Antiepileptic drug management in pregnancy (EMPiRE)

Published: July 31 2018
Last updated: September 28 2022

Antiepileptic drug (AED) management in pregnancy: an evaluation of effectiveness, cost effectiveness, and acceptability of dose adjustment strategies (EMPiRE)

EMPiRE was a study on the management of anti-epileptic drugs (AEDs) for women with epilepsy who are pregnant.

When a woman with epilepsy is pregnant, it is important that her doctor considers such issues as:

  • choice of AEDs,
  • risk of seizures to her and the baby while pregnant,
  • risk of any anti-epileptic drugs to unborn child, and
  • the increased monitoring and attendance at maternity clinics.

Both seizures during pregnancy and the effects of anti-epileptic drugs are thought to affect children born to mothers with epilepsy.

There is very little research on the type of care and treatment that is beneficial to the mother and baby. Therefore, doctors may find it difficult to reliably advise on the best way to treat and manage such patients during this time. Doctors are responsible for reducing the risk of seizure while ensuring that the drugs do not affect the developing baby.
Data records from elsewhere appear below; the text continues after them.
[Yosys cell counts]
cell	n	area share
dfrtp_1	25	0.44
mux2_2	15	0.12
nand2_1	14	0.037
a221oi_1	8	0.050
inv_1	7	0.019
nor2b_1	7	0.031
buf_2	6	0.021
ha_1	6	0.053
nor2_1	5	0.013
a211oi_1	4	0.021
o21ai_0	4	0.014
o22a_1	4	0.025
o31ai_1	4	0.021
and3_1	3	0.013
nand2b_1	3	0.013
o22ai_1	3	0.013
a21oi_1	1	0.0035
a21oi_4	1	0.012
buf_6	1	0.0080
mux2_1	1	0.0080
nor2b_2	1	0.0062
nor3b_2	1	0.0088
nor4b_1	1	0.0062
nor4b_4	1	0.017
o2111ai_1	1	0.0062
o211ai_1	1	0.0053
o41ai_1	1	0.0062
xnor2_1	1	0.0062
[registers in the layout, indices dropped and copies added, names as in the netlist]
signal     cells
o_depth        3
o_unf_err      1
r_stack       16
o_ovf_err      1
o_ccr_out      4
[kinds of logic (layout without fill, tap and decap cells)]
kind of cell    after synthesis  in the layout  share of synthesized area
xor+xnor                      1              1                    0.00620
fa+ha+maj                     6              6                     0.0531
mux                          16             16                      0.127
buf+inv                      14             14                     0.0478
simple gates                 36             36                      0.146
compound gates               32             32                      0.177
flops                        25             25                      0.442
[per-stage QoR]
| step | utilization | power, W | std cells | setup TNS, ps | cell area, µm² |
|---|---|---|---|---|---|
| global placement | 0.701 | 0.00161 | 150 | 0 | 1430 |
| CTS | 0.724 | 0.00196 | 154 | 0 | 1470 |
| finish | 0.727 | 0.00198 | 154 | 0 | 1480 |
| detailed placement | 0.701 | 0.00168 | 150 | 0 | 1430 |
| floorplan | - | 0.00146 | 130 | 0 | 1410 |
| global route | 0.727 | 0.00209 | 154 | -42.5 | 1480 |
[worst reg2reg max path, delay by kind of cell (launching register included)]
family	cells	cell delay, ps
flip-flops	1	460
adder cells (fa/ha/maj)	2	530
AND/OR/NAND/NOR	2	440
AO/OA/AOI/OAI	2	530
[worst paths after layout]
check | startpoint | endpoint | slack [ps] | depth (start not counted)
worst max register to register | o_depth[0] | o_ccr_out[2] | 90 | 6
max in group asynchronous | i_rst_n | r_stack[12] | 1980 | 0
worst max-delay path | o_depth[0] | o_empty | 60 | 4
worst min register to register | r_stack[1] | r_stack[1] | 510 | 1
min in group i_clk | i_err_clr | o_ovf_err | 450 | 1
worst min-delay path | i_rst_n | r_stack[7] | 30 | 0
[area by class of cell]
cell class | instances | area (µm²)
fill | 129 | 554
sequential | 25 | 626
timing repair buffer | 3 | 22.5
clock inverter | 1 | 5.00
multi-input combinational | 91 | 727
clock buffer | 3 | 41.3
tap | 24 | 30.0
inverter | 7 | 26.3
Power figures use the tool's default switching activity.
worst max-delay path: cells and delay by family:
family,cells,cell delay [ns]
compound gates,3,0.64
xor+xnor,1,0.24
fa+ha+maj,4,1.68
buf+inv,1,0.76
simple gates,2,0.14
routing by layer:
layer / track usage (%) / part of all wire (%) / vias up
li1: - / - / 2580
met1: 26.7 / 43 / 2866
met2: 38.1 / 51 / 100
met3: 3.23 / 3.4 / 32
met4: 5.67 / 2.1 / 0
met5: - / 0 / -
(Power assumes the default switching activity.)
**src/rtl/ber_sim_pkg.sv**
```systemverilog
// Shared constants and helpers for the BER simulation datapath blocks.
package ber_sim_pkg;

  localparam int SHIFT_W = 3;

  // Clamp a signed intermediate into the unsigned range [0, hi].
  function automatic logic [31:0] clamp_value(input logic signed [31:0] y,
                                              input logic signed [31:0] hi);
    logic [31:0] r;
    if (y < 0)
      r = '0;
    else if (y > hi)
      r = hi;
    else
      r = y;
    return r;
  endfunction

endpackage

```
**src/rtl/noise_fifo_sync.sv**
```systemverilog
// Single-clock FIFO for noise words; the read port shows the head word combinationally.
module noise_fifo_sync #(
  parameter int WIDTH = 16,
  parameter int DEPTH = 8
) (
  input  logic             clk,
  input  logic             rstn,
  input  logic             push,
  input  logic [WIDTH-1:0] wdata,
  input  logic             pop,
  output logic [WIDTH-1:0] rdata,
  output logic             full,
  output logic             empty
);

  localparam int AW = $clog2(DEPTH);

  logic [WIDTH-1:0] mem [DEPTH];
  logic [AW-1:0]    wr_ptr_reg;
  logic [AW-1:0]    rd_ptr_reg;
  logic [AW:0]      count_reg;

  always_ff @(posedge clk) begin
    if (push)
      mem[wr_ptr_reg] <= wdata;
  end

  // Power-of-two depth lets the pointers wrap by natural overflow.
  always_ff @(posedge clk) begin
    if (!rstn) begin
      wr_ptr_reg <= '0;
      rd_ptr_reg <= '0;
      count_reg  <= '0;
    end else begin
      if (push)
        wr_ptr_reg <= wr_ptr_reg + AW'(1);
      if (pop)
        rd_ptr_reg <= rd_ptr_reg + AW'(1);
      case ({push, pop})
        2'b10:   count_reg <= count_reg + (AW+1)'(1);
        2'b01:   count_reg <= count_reg - (AW+1)'(1);
        default: count_reg <= count_reg;
      endcase
    end
  end

  assign rdata = mem[rd_ptr_reg];
  assign full  = (count_reg == (AW+1)'(DEPTH));
  assign empty = (count_reg == '0);

endmodule

```
**src/rtl/noise_adder_mc.sv**
```systemverilog
// Multi-lane noise adder: buffered signed noise is shifted, added to offset-binary samples and clamped.
// Optional saturation counter port compiled in with NOISE_ADDER_SAT_COUNT_EN.
module noise_adder_mc
  import ber_sim_pkg::*;
#(
  parameter int LANES             = 2,
  parameter int SIGNAL_RESOLUTION = 8,
  parameter int NOISE_RESOLUTION  = 8,
  parameter int FIFO_DEPTH        = 8
) (
  input  logic                                clk,
  input  logic                                rstn,
  input  logic                                en,
  input  logic [LANES*NOISE_RESOLUTION-1:0]   noise_in,
  input  logic                                noise_in_valid,
  output logic                                noise_in_ready,
  input  logic [LANES*SIGNAL_RESOLUTION-1:0]  signal_in,
  input  logic                                signal_in_valid,
  input  logic [SHIFT_W-1:0]                  noise_shift,
  output logic [LANES*SIGNAL_RESOLUTION-1:0]  signal_out,
  output logic                                valid,
  output logic [31:0]                         starve_count
`ifdef NOISE_ADDER_SAT_COUNT_EN
  ,
  output logic [31:0]                         sat_count
`endif
);

  localparam int NR      = NOISE_RESOLUTION;
  localparam int SR      = SIGNAL_RESOLUTION;
  localparam int NW      = LANES * NR;
  localparam int SW      = LANES * SR;
  localparam int SIG_MAX = (1 << SR) - 1;

  logic              consume;
  logic              push;
  logic              pop;
  logic              fifo_full;
  logic              fifo_empty;
  logic [NW-1:0]     fifo_rdata;
  logic [NW-1:0]     noise_word;
  logic [SHIFT_W-1:0] shift_eff;
  logic [SW-1:0]     result_next;
  logic [SW-1:0]     signal_out_reg;
  logic              valid_reg;
  logic [31:0]       starve_count_reg;

  assign noise_in_ready = rstn & ~fifo_full;
  assign push           = noise_in_valid & noise_in_ready;
  assign consume        = en & signal_in_valid;
  assign pop            = consume & ~fifo_empty;
  // A starved beat sees all-zero noise.
  assign noise_word     = fifo_empty ? '0 : fifo_rdata;
  assign shift_eff      = (int'(noise_shift) >= NR) ? SHIFT_W'(NR - 1) : noise_shift;

  noise_fifo_sync #(
    .WIDTH(NW),
    .DEPTH(FIFO_DEPTH)
  ) u_fifo (
    .clk  (clk),
    .rstn (rstn),
    .push (push),
    .wdata(noise_in),
    .pop  (pop),
    .rdata(fifo_rdata),
    .full (fifo_full),
    .empty(fifo_empty)
  );

`ifdef NOISE_ADDER_SAT_COUNT_EN
  logic [LANES-1:0] sat_lanes;
`endif

  genvar gi;
  generate
    for (gi = 0; gi < LANES; gi++) begin : g_lane
      logic signed [NR-1:0] n_lane;
      logic signed [31:0]   y_lane;
      assign n_lane = $signed(noise_word[gi*NR +: NR]) >>> shift_eff;
      assign y_lane = $signed(32'(signal_in[gi*SR +: SR])) + 32'(n_lane);
      assign result_next[gi*SR +: SR] = SR'(clamp_value(y_lane, SIG_MAX));
`ifdef NOISE_ADDER_SAT_COUNT_EN
      assign sat_lanes[gi] = (y_lane < 0) || (y_lane > SIG_MAX);
`endif
    end
  endgenerate

  always_ff @(posedge clk) begin
    if (!rstn) begin
      valid_reg        <= 1'b0;
      signal_out_reg   <= '0;
      starve_count_reg <= '0;
    end else begin
      valid_reg <= consume;
      if (consume) begin
        signal_out_reg <= result_next;
        if (fifo_empty && (starve_count_reg != '1))
          starve_count_reg <= starve_count_reg + 32'd1;
      end
    end
  end

  assign signal_out   = signal_out_reg;
  assign valid        = valid_reg;
  assign starve_count = starve_count_reg;

`ifdef NOISE_ADDER_SAT_COUNT_EN
  logic [31:0] sat_count_reg;
  logic [32:0] sat_sum;

  always_comb begin
    sat_sum = {1'b0, sat_count_reg};
    for (int i = 0; i < LANES; i++)
      sat_sum = sat_sum + 33'(sat_lanes[i]);
  end

  always_ff @(posedge clk) begin
    if (!rstn)
      sat_count_reg <= '0;
    else if (consume)
      sat_count_reg <= sat_sum[32] ? '1 : sat_sum[31:0];
  end

  assign sat_count = sat_count_reg;
`endif

endmodule

```
**config.mk**
```make
export PLATFORM = sky130hd
export DESIGN_NAME = noise_adder_mc
export DESIGN_NICKNAME = d
export VERILOG_FILES = /design/src/rtl/ber_sim_pkg.sv /design/src/rtl/noise_fifo_sync.sv /design/src/rtl/noise_adder_mc.sv
export SDC_FILE = /design/constraint.sdc
export NUM_CORES = 1
export LEC_CHECK = 0
export BUFFER_PORTS_ARGS = -buffer_cell sky130_fd_sc_hd__clkbuf_2
export CAP_MARGIN = 20
export CORE_UTILIZATION = 48
export DETAILED_ROUTE_END_ITERATION = 8
export GPL_TIMING_DRIVEN = 0
export PLACE_DENSITY = 0.67
export SLEW_MARGIN = 20
export SYNTH_ARGS = -nofsm -noshare
export SYNTH_HDL_FRONTEND = slang
export SYNTH_SLANG_ARGS = --single-unit
```
**constraint.sdc**
```tcl
create_clock -name clk -period 6.8 [get_ports clk]
set_clock_uncertainty 0.15 [all_clocks]
set_input_delay 0.34 -clock clk [delete_from_list [all_inputs] [get_ports clk]]
set_output_delay 0.34 -clock clk [all_outputs]
set_load 0.005 [all_outputs]
```
==> flow_results.org <==
** Global routing
- Entering global routing, the biggest net connects 18 pins.
- Global-route wire length before repair :: between 30000 and 40000 microns
- Summed over all layers, the global routing overflow is 0.
- The number of antenna violations at the first check in global routing came to 0.
- Number of global-route vias before repair :: 6126
- For this run, the total global-route usage over all layers was measured as between 20% and 30%.

** Logic synthesis
- Post-synthesis async set-or-reset flop share :: 0%
- Most frequent cell after synthesis :: sky130_fd_sc_hd__edfxtp_1
- Post-synth design cell area :: 9072 sq um
- The largest total area in the synthesized netlist belongs to sky130_fd_sc_hd__edfxtp_1.
- Synth Net Count :: 787
- A synthesized cell averages between 10 and 15 sq um.
- The synthesized netlist contains 64 unique library cells.
- Yosys attributes the largest share of cell area to sky130_fd_sc_hd__edfxtp_1 42%, sky130_fd_sc_hd__dfxtp_1 14%, sky130_fd_sc_hd__mux4_2 8.7%.
- Summed over its instances, the top area cell type makes up 42.37% of the synthesized netlist area.
- For this run, the number of Yosys warnings is 0.
- Cell count after synthesis :: ~720
- The synthesized design contains 128 enable-type register cells.
- Of the synthesized area, sequential elements account for between 50% and 60%.
- Commonest register cell after synthesis :: sky130_fd_sc_hd__edfxtp_1
- Commonest cells in the netlist :: 128 x sky130_fd_sc_hd__edfxtp_1, 73 x sky130_fd_sc_hd__nor2_1, 62 x sky130_fd_sc_hd__dfxtp_1, 48 x sky130_fd_sc_hd__a21oi_1, 38 x sky130_fd_sc_hd__nand2_1
- Synthesis inferred 190 register bits.

** Timing
- Final Hold Vio Count :: 0
- Max-slew headroom at the worst pin :: 48.45%
- The max-slew violation count was 0.
- Worst Max-Slew Pin Slew :: 763.5 ps
- Number of failing setup endpoints in the final timing report :: 0
- Summed over all failing endpoints, the final setup total negative slack is 0 ps.
- Setup repair after global routing left no endpoint under its margin.
- On the final layout, the worst hold slack is 18.42 ps.
- In the finished design, the share of the clock period the worst path needs comes to 70.38%.
- Subtracting the final worst setup slack from the clock period gives ~4800 ps.
- Based on the critical path, the design can be clocked at up to 208.9 MHz.

** Route
- The routed layout has around 6300 vias.
- After detailed routing, the number of remaining DRC violations is 0.
- First DRT Iteration DRCs :: slightly above 400
- Using the TritonRoute via totals, the vias-per-cell ratio works out to around 5.9.
- After detailed routing, the total wire length is 21060 microns.
- Routed wirelength normalized by instance count :: 19.56 microns
- The first detailed-routing pass ran for 5 iterations.
- Once detail routing completed, the nets flagged for antenna violations numbered 0.

** CTS
- TritonCTS built the clock tree.
- Num CTS Buffers :: 17
- For this design, the CTS-stage hold fixing added 0 buffers.
- The clock passes through at most 2 buffers.
- Clk slew on worst S/H paths :: 70 ps
- Total of cells resized after clock tree synthesis :: 0
- In this run the post-CTS setup repair buffer count came out at 0.
- TritonCTS Sinks :: 190
- Library cell used as clock root buffer :: sky130_fd_sc_hd__clkbuf_16
- CTS built an H-tree with a depth of 4.
- The later pin in the worst-skew pair is clocked with a latency of 430 ps.

** Run status
- Result of the run :: finished clean

** Floorplan
- Row Count :: 49
- Width of the chip :: about 140 microns
- Total die area :: 19450 sq um
- Starting Density :: 49.66%
- Height of the chip :: 139.5 microns
- The total area inside the core boundary comes to roughly 18000 sq um.
- In this run the count of I/O pins placed on the die edge is 90.

** Power and ir drop
- Power spread over the standard cell area amounts to 259.7 nW/um^2.
- The analysis attributes to cell leakage a power of 3.703 nW.
- Maximum vdd ir drop :: roughly 0.19 mV

** Critical path
- Data required time of the critical path :: around 7000 ps
- The worst setup path is captured at a flip-flop.
- Crit-path most repeated cell :: sky130_fd_sc_hd__o21ai_0
- Highest fanout seen on the critical path :: 10
- Delay-heaviest family, CP :: compound AO/OA/AOI/OAI gates
- Critical path launch point type :: flip-flop
- On the critical path, the stage with the largest delay is an instance of sky130_fd_sc_hd__buf_1.
- The number of buffers and inverters on the critical path is 2.
- Data on the critical path arrives at its endpoint at 4950 ps.
- Largest stage delay, worst path :: between 500 and 600 ps
- Critical Path, Cell by Cell :: buf_2 > buf_1 > mux4_2 > mux2i_1 > o22ai_1 > o21ai_0 > o311ai_0 > ha_1 > a211oi_1 > o21ai_0 > a41oi_1 > xnor2_1 > and2_1 > o221a_2
- The critical path is of the reg -> reg type.

** Final layout
- Final net count :: 905
- Fin cells :: 1077
- Count of inserted antenna diode cells :: 0
- The post-route netlist has 24.17% of its cells at a drive strength greater than 1.
- Area growth, synth to finish :: 16.09%
- Max reg flops :: 128

** Run
- Across the run, the number of max-cap violations was 0.

** Worst hold path
- The tightest min-delay check is of the in -> reg type.

** Placed design
- Port buffering added 89 buffers.
- Detailed placement finished with a half-perimeter wire length of 15450 microns.
- Cell total after placement :: ~1000
- Final estimated routing congestion in global placement :: 0.9258
where the power goes:
part | total (mW) | internal, mW | switching (mW)
combinational | 0.453 | 0.194 | 0.259
sequential | 1.28 | 1.26 | 0.0200
clock | 1.00 | 0.554 | 0.449
total | 2.74 | 2.01 | 0.729
cell families (layout without fill, tap and decap cells):
kind of cell	Yosys count	count (layout)	share of synthesized area (%)
XOR/XNOR	41	41	3.958
flip-flops	190	190	56.05
multiplexers	56	56	11.23
buffers and inverters	51	181	2.648
AO/OA/AOI/OAI	135	135	10.04
AND/OR/NAND/NOR	216	216	11.83
adder cells (fa/ha/maj)	29	29	4.248
through the flow:
stage	instance area [sq um]	power, mW	utilization, %	setup WS, ps
after floorplan	9072	1.621	-	2859
after global placement	9804	1.735	53.66	2111
after detailed placement	9946	1.751	54.44	2051
after CTS	10530	2.746	57.65	2000
after global routing	10530	2.841	57.65	1622
final	10530	2.735	57.65	2014
area by class of cell:
type,instances,area [sq um]
flip-flops and latches,190,5085
multi-input cells,477,3772
inverters,20,75.07
clock inverters,11,150.1
fillers,1479,7737
clock buffers,20,436.7
well taps,229,286.5
repair buffers,99,561.8
plain buffers,31,165.2
placed cells by master (no fill, tap or decap), types with 3 or more instances in the layout:
master                      count
sky130_fd_sc_hd__nand2_1       38
sky130_fd_sc_hd__a21o_1         4
sky130_fd_sc_hd__and3_1         4
sky130_fd_sc_hd__dfxtp_1       62
sky130_fd_sc_hd__nor2_1        67
sky130_fd_sc_hd__buf_6          9
sky130_fd_sc_hd__buf_2          6
sky130_fd_sc_hd__xnor2_1       25
sky130_fd_sc_hd__xor2_1        16
sky130_fd_sc_hd__nor3_1        19
sky130_fd_sc_hd__inv_1         20
sky130_fd_sc_hd__buf_8          3
sky130_fd_sc_hd__a311oi_1       8
sky130_fd_sc_hd__nand2b_1       8
sky130_fd_sc_hd__clkbuf_16     17
sky130_fd_sc_hd__nor4_1         7
sky130_fd_sc_hd__o221a_2        4
sky130_fd_sc_hd__o211ai_1      17
sky130_fd_sc_hd__inv_6          5
sky130_fd_sc_hd__mux2i_1       14
sky130_fd_sc_hd__clkbuf_2      89
sky130_fd_sc_hd__or4_1          3
sky130_fd_sc_hd__o21ai_0       20
sky130_fd_sc_hd__fa_1           3
sky130_fd_sc_hd__a22oi_1        6
sky130_fd_sc_hd__ha_1          26
sky130_fd_sc_hd__edfxtp_1     128
sky130_fd_sc_hd__buf_4          5
sky130_fd_sc_hd__a21oi_1       48
sky130_fd_sc_hd__and2_1        10
sky130_fd_sc_hd__a211oi_1       5
sky130_fd_sc_hd__or3_1         11
sky130_fd_sc_hd__nor2_2         7
sky130_fd_sc_hd__or2_2          3
sky130_fd_sc_hd__clkbuf_1      19
sky130_fd_sc_hd__nor3_2         3
sky130_fd_sc_hd__mux4_2        35
sky130_fd_sc_hd__nand4_1        8
sky130_fd_sc_hd__mux2_2         6
sky130_fd_sc_hd__nand3_1       19
layer usage:
layer	vias to the layer above	wire length, microns	track usage (%)
met5	-	0	0
met4	0	227	5.556
met3	23	1021	4.026
met2	218	10300	37.11
met1	3120	9510	30.25
li1	2977	-	-
worst paths after layout:
check	startpoint	endpoint	slack, ps	depth (start not counted)
max	flip-flop	signal_out[4]	2010	14
min	signal_in_valid	valid	20	2
max reg2reg	flip-flop	signal_out[4]	2010	14
min reg2reg	signal_out[1]	signal_out[1]	310	2
worst reg2reg max path, delay by kind of cell, from the launching register on:
| kind | cells | cell delay (ps) |
|---|---|---|
| fa+ha+maj | 1 | 390 |
| flops | 1 | 330 |
| mux | 2 | 780 |
| compound gates | 7 | 1790 |
| buf+inv | 2 | 790 |
| simple gates | 1 | 270 |
| xor+xnor | 1 | 180 |
Note: power is estimated with default switching activity, not from simulation.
The research team carrying out the study was led by Professor Khalid Khan from Queen Mary University, London. The study was funded by the National Institute for Health Research Health Technology Assessment Programme

Epilepsy Action is delighted to support such an important research study. Acting as a stakeholder, we will help promote and publish information about Empire in our magazines, website and through our local events.